=== What this task involves ===
Copy each line of the entries that includes the word "wins".

=== Dataset content ===
`src/common/smp_pkg.sv`:
```
`default_nettype none
package smp_pkg;
	localparam int SMP_NUM_PINS = 8;
	// Index of each input pin in the synchroniser vector
	localparam int SMP_PIN_FWD = 0;
	localparam int SMP_PIN_REV = 1;
	localparam int SMP_PIN_WIND_OFF = 2;
	localparam int SMP_PIN_FREE = 3;
	localparam int SMP_PIN_CLR = 4;
	localparam int SMP_PIN_CS = 5;
	localparam int SMP_PIN_FLT = 6;
	localparam int SMP_PIN_FATAL = 7;
	// Function switch bank positions
	localparam int SMP_SW_RANGE = 0;
	localparam int SMP_SW_FORMAT = 1;
	localparam int SMP_SW_SMOOTH = 2;
	localparam logic SMP_RANGE_ONE = 1'b0;
	localparam logic SMP_TWO_PULSE_FORMAT = 1'b0;
	localparam logic SMP_ONE_PULSE_FORMAT = 1'b1;
	localparam logic [3:0] SMP_SW_DEFAULT = 4'h0;
	localparam logic [3:0] SMP_ROTARY_DEFAULT = 4'h0;
	localparam logic [1:0] SMP_LOAD_WAIT = 2'h2;
	// Angles in units of 0.0000025 degree, so every step angle is whole
	localparam int SMP_POS_W = 22;
	localparam logic [SMP_POS_W-1:0] SMP_ORIGIN_PITCH = 22'h2BF200;
	localparam logic [SMP_POS_W-1:0] SMP_BASE_STEP = 22'h046500;
	localparam logic [SMP_POS_W-1:0] SMP_POS_ZERO = 22'h000000;
	localparam logic [SMP_POS_W-1:0] SMP_STEP_ONE [16] = '{
		22'h046500, 22'h023280, 22'h01C200, 22'h011940, 22'h00E100, 22'h008CA0, 22'h007080, 22'h003840,
		22'h002D00, 22'h001C20, 22'h001680, 22'h000E10, 22'h000B40, 22'h000900, 22'h0005A0, 22'h000480};
	localparam logic [SMP_POS_W-1:0] SMP_STEP_TWO [16] = '{
		22'h0AFC80, 22'h057E40, 22'h03A980, 22'h02BF20, 22'h01D4C0, 22'h015F90, 22'h00AFC8, 22'h005DC0,
		22'h0057E4, 22'h004E20, 22'h004650, 22'h002EE0, 22'h002BF2, 22'h002328, 22'h0015F9, 22'h0002D0};
	// Timing
	localparam int SMP_CLK_HZ = 25000000;
	localparam int SMP_BLINK_MS = 250;
	localparam int SMP_BLINK_CYC = SMP_CLK_HZ / 1000 * SMP_BLINK_MS;
	localparam int SMP_SMOOTH_US = 1000;
	localparam int SMP_SMOOTH_CYC = SMP_CLK_HZ / 1000000 * SMP_SMOOTH_US;
	localparam int SMP_GAP_W = 16;
	localparam int SMP_BLINK_W = 24;
	localparam int SMP_PEND_W = 8;
	typedef enum logic [1:0] {
		SMP_ST_LOAD = 2'b00,
		SMP_ST_RUN = 2'b01,
		SMP_ST_FAULT = 2'b10
	} smp_state_t;
endpackage : smp_pkg
`default_nettype wire

```
`src/design/smp_step_io.sv`:
```
`timescale 1ns/100ps
`default_nettype none
module smp_step_io
	import smp_pkg::*;
#(
	parameter int BLINK_CYC = SMP_BLINK_CYC,
	parameter int SMOOTH_CYC = SMP_SMOOTH_CYC
)(
	input wire logic clk,
	input wire logic nrst,
	input wire logic forward_step_in,
	input wire logic reverse_step_in,
	input wire logic winding_off_in,
	input wire logic free_run_in,
	input wire logic fault_clear_in,
	input wire logic step_size_in,
	input wire logic fault_event_in,
	input wire logic fault_fatal_in,
	input wire logic brake_fitted,
	input wire logic [3:0] function_switch_bank,
	input wire logic [3:0] rotary_step_switch,
	output logic motor_step,
	output logic motor_dir,
	output logic current_on,
	output logic brake_release,
	output logic phase_origin_out,
	output logic fault_out,
	output logic fault_led,
	output logic ready_out,
	output logic [SMP_POS_W-1:0] position
);
	// All levels here mean "optocoupler conducting"
	logic [SMP_NUM_PINS-1:0] pins;
	logic [SMP_NUM_PINS-1:0] sync_a;
	logic [SMP_NUM_PINS-1:0] sync_b;
	logic [SMP_NUM_PINS-1:0] sync_c;
	logic [3:0] sw_a;
	logic [3:0] sw_b;
	logic [3:0] rot_a;
	logic [3:0] rot_b;
	logic brk_a;
	logic brk_b;

	assign pins = {fault_fatal_in, fault_event_in, step_size_in, fault_clear_in,
		free_run_in, winding_off_in, reverse_step_in, forward_step_in};

	genvar gi;
	generate
		for (gi = 0; gi < SMP_NUM_PINS; gi++) begin : g_sync
			always_ff @(posedge clk) begin
				if (!nrst) begin
					sync_a[gi] <= 1'b0;
					sync_b[gi] <= 1'b0;
					sync_c[gi] <= 1'b0;
				end else begin
					sync_a[gi] <= pins[gi];
					sync_b[gi] <= sync_a[gi];
					sync_c[gi] <= sync_b[gi];
				end
			end
		end
	endgenerate

	always_ff @(posedge clk) begin
		if (!nrst) begin
			sw_a <= SMP_SW_DEFAULT;
			sw_b <= SMP_SW_DEFAULT;
			rot_a <= SMP_ROTARY_DEFAULT;
			rot_b <= SMP_ROTARY_DEFAULT;
			brk_a <= 1'b0;
			brk_b <= 1'b0;
		end else begin
			sw_a <= function_switch_bank;
			sw_b <= sw_a;
			rot_a <= rotary_step_switch;
			rot_b <= rot_a;
			// Strap may be a jumper wired off-board, so it is synchronised like a pin
			brk_a <= brake_fitted;
			brk_b <= brk_a;
		end
	end

	function automatic logic rise(input int idx, input logic [SMP_NUM_PINS-1:0] now,
		input logic [SMP_NUM_PINS-1:0] prev);
		rise = now[idx] & ~prev[idx];
	endfunction : rise

	function automatic logic [SMP_POS_W-1:0] step_angle(input logic range_sel, input logic [3:0] dial);
		step_angle = (range_sel == SMP_RANGE_ONE) ? SMP_STEP_ONE[dial] : SMP_STEP_TWO[dial];
	endfunction : step_angle

	// Main state
	smp_state_t state;
	smp_state_t next_state;
	logic [1:0] load_cnt;
	logic [1:0] next_load_cnt;
	logic [3:0] cfg_sw;
	logic [3:0] next_cfg_sw;
	logic [3:0] cfg_rot;
	logic [3:0] next_cfg_rot;
	logic fatal_hold;
	logic next_fatal_hold;
	logic [SMP_POS_W-1:0] next_position;
	logic next_motor_step;
	logic next_motor_dir;
	logic [SMP_PEND_W-1:0] pend;
	logic [SMP_PEND_W-1:0] next_pend;
	logic pend_dir;
	logic next_pend_dir;
	logic [SMP_GAP_W-1:0] gap;
	logic [SMP_GAP_W-1:0] next_gap;
	logic [SMP_BLINK_W-1:0] blink_cnt;
	logic [SMP_BLINK_W-1:0] next_blink_cnt;
	logic next_fault_led;
	logic next_current_on;
	logic next_brake_release;
	logic next_ready_out;
	logic next_fault_out;
	logic next_phase_origin_out;

	logic wind_off;
	logic free;
	logic step_req;
	logic step_dir;
	logic [SMP_POS_W-1:0] angle;
	logic fire;
	logic fire_dir;

	always_comb begin
		wind_off = sync_b[SMP_PIN_WIND_OFF];
		free = sync_b[SMP_PIN_FREE];
		// Input format decides which pins mean step and direction
		if (cfg_sw[SMP_SW_FORMAT] == SMP_ONE_PULSE_FORMAT) begin
			step_req = rise(SMP_PIN_FWD, sync_b, sync_c);
			step_dir = sync_b[SMP_PIN_REV];
		end else begin
			step_req = rise(SMP_PIN_FWD, sync_b, sync_c) ^ rise(SMP_PIN_REV, sync_b, sync_c);
			step_dir = rise(SMP_PIN_REV, sync_b, sync_c);
		end
		// Step-size select forces the base angle
		angle = sync_b[SMP_PIN_CS] ? SMP_BASE_STEP : step_angle(cfg_sw[SMP_SW_RANGE], cfg_rot);
	end

	always_comb begin
		next_state = state;
		next_load_cnt = load_cnt;
		next_cfg_sw = cfg_sw;
		next_cfg_rot = cfg_rot;
		next_fatal_hold = fatal_hold;
		next_pend = pend;
		next_pend_dir = pend_dir;
		next_gap = gap;
		fire = 1'b0;
		fire_dir = step_dir;
		case (state)
			SMP_ST_LOAD: begin
				// Switches caught once after power-up, then frozen
				if (load_cnt == SMP_LOAD_WAIT) begin
					next_cfg_sw = sw_b;
					next_cfg_rot = rot_b;
					next_state = SMP_ST_RUN;
				end else begin
					next_load_cnt = load_cnt + 2'h1;
				end
			end
			SMP_ST_RUN: begin
				if (sync_b[SMP_PIN_FLT] || sync_b[SMP_PIN_FATAL]) begin
					next_state = SMP_ST_FAULT;
					next_fatal_hold = sync_b[SMP_PIN_FATAL];
					next_pend = '0;
				end else if (cfg_sw[SMP_SW_SMOOTH]) begin
					// Smoothing paces queued steps; a step in the other direction is dropped until the queue drains
					if (ready_out && step_req && (pend == '0 || pend_dir == step_dir) && pend != '1) begin
						next_pend = pend + 1'b1;
						next_pend_dir = step_dir;
					end
					if (gap != '0) begin
						next_gap = gap - 1'b1;
					end else if (pend != '0 && ready_out) begin
						fire = 1'b1;
						fire_dir = pend_dir;
						next_pend = next_pend - 1'b1;
						next_gap = SMP_GAP_W'(SMOOTH_CYC - 1);
					end
				end else begin
					fire = ready_out & step_req;
				end
			end
			SMP_ST_FAULT: begin
				// Only a rising reset edge clears, never a held level; fatal class stays
				// A cause still present at the clear edge wins over the clear
				if (rise(SMP_PIN_CLR, sync_b, sync_c) && !fatal_hold && !sync_b[SMP_PIN_FLT] &&
					!sync_b[SMP_PIN_FATAL]) begin
					next_state = SMP_ST_RUN;
				end
				if (sync_b[SMP_PIN_FATAL]) begin
					next_fatal_hold = 1'b1;
				end
			end
			default: begin
				next_state = SMP_ST_LOAD;
			end
		endcase
	end

	always_comb begin
		next_position = position;
		next_motor_step = fire;
		next_motor_dir = motor_dir;
		if (fire) begin
			next_motor_dir = fire_dir;
			// One configured angle per step, wrapping on the origin pitch
			if (!fire_dir) begin
				next_position = (position >= SMP_ORIGIN_PITCH - angle) ?
					position - (SMP_ORIGIN_PITCH - angle) : position + angle;
			end else begin
				next_position = (position >= angle) ?
					position - angle : position + (SMP_ORIGIN_PITCH - angle);
			end
		end
		next_phase_origin_out = (next_position == SMP_POS_ZERO);
		next_current_on = (next_state == SMP_ST_RUN) && !wind_off && !free;
		// Brake stays held under winding-off or alarm, released under free-run, which wins over both
		next_brake_release = brk_b && (free || next_current_on);
		next_ready_out = (next_state == SMP_ST_RUN) && !wind_off && !free &&
			(!brk_b || next_brake_release);
		next_fault_out = (next_state != SMP_ST_FAULT);
		if (next_state == SMP_ST_FAULT) begin
			if (blink_cnt == '0) begin
				next_blink_cnt = SMP_BLINK_W'(BLINK_CYC - 1);
				next_fault_led = ~fault_led;
			end else begin
				next_blink_cnt = blink_cnt - 1'b1;
				next_fault_led = fault_led;
			end
		end else begin
			next_blink_cnt = '0;
			next_fault_led = 1'b0;
		end
	end

	always_ff @(posedge clk) begin
		if (!nrst) begin
			state <= SMP_ST_LOAD;
			load_cnt <= 2'h0;
			cfg_sw <= SMP_SW_DEFAULT;
			cfg_rot <= SMP_ROTARY_DEFAULT;
			fatal_hold <= 1'b0;
			position <= SMP_POS_ZERO;
			motor_step <= 1'b0;
			motor_dir <= 1'b0;
			pend <= '0;
			pend_dir <= 1'b0;
			gap <= '0;
			blink_cnt <= '0;
			fault_led <= 1'b0;
			current_on <= 1'b0;
			brake_release <= 1'b0;
			ready_out <= 1'b0;
			fault_out <= 1'b1;
			phase_origin_out <= 1'b1;
		end else begin
			state <= next_state;
			load_cnt <= next_load_cnt;
			cfg_sw <= next_cfg_sw;
			cfg_rot <= next_cfg_rot;
			fatal_hold <= next_fatal_hold;
			position <= next_position;
			motor_step <= next_motor_step;
			motor_dir <= next_motor_dir;
			pend <= next_pend;
			pend_dir <= next_pend_dir;
			gap <= next_gap;
			blink_cnt <= next_blink_cnt;
			fault_led <= next_fault_led;
			current_on <= next_current_on;
			brake_release <= next_brake_release;
			ready_out <= next_ready_out;
			fault_out <= next_fault_out;
			phase_origin_out <= next_phase_origin_out;
		end
	end
endmodule : smp_step_io
`default_nettype wire

```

=== Written answer ===
				// A cause still present at the clear edge wins over the clear
		// Brake stays held under winding-off or alarm, released under free-run, which wins over both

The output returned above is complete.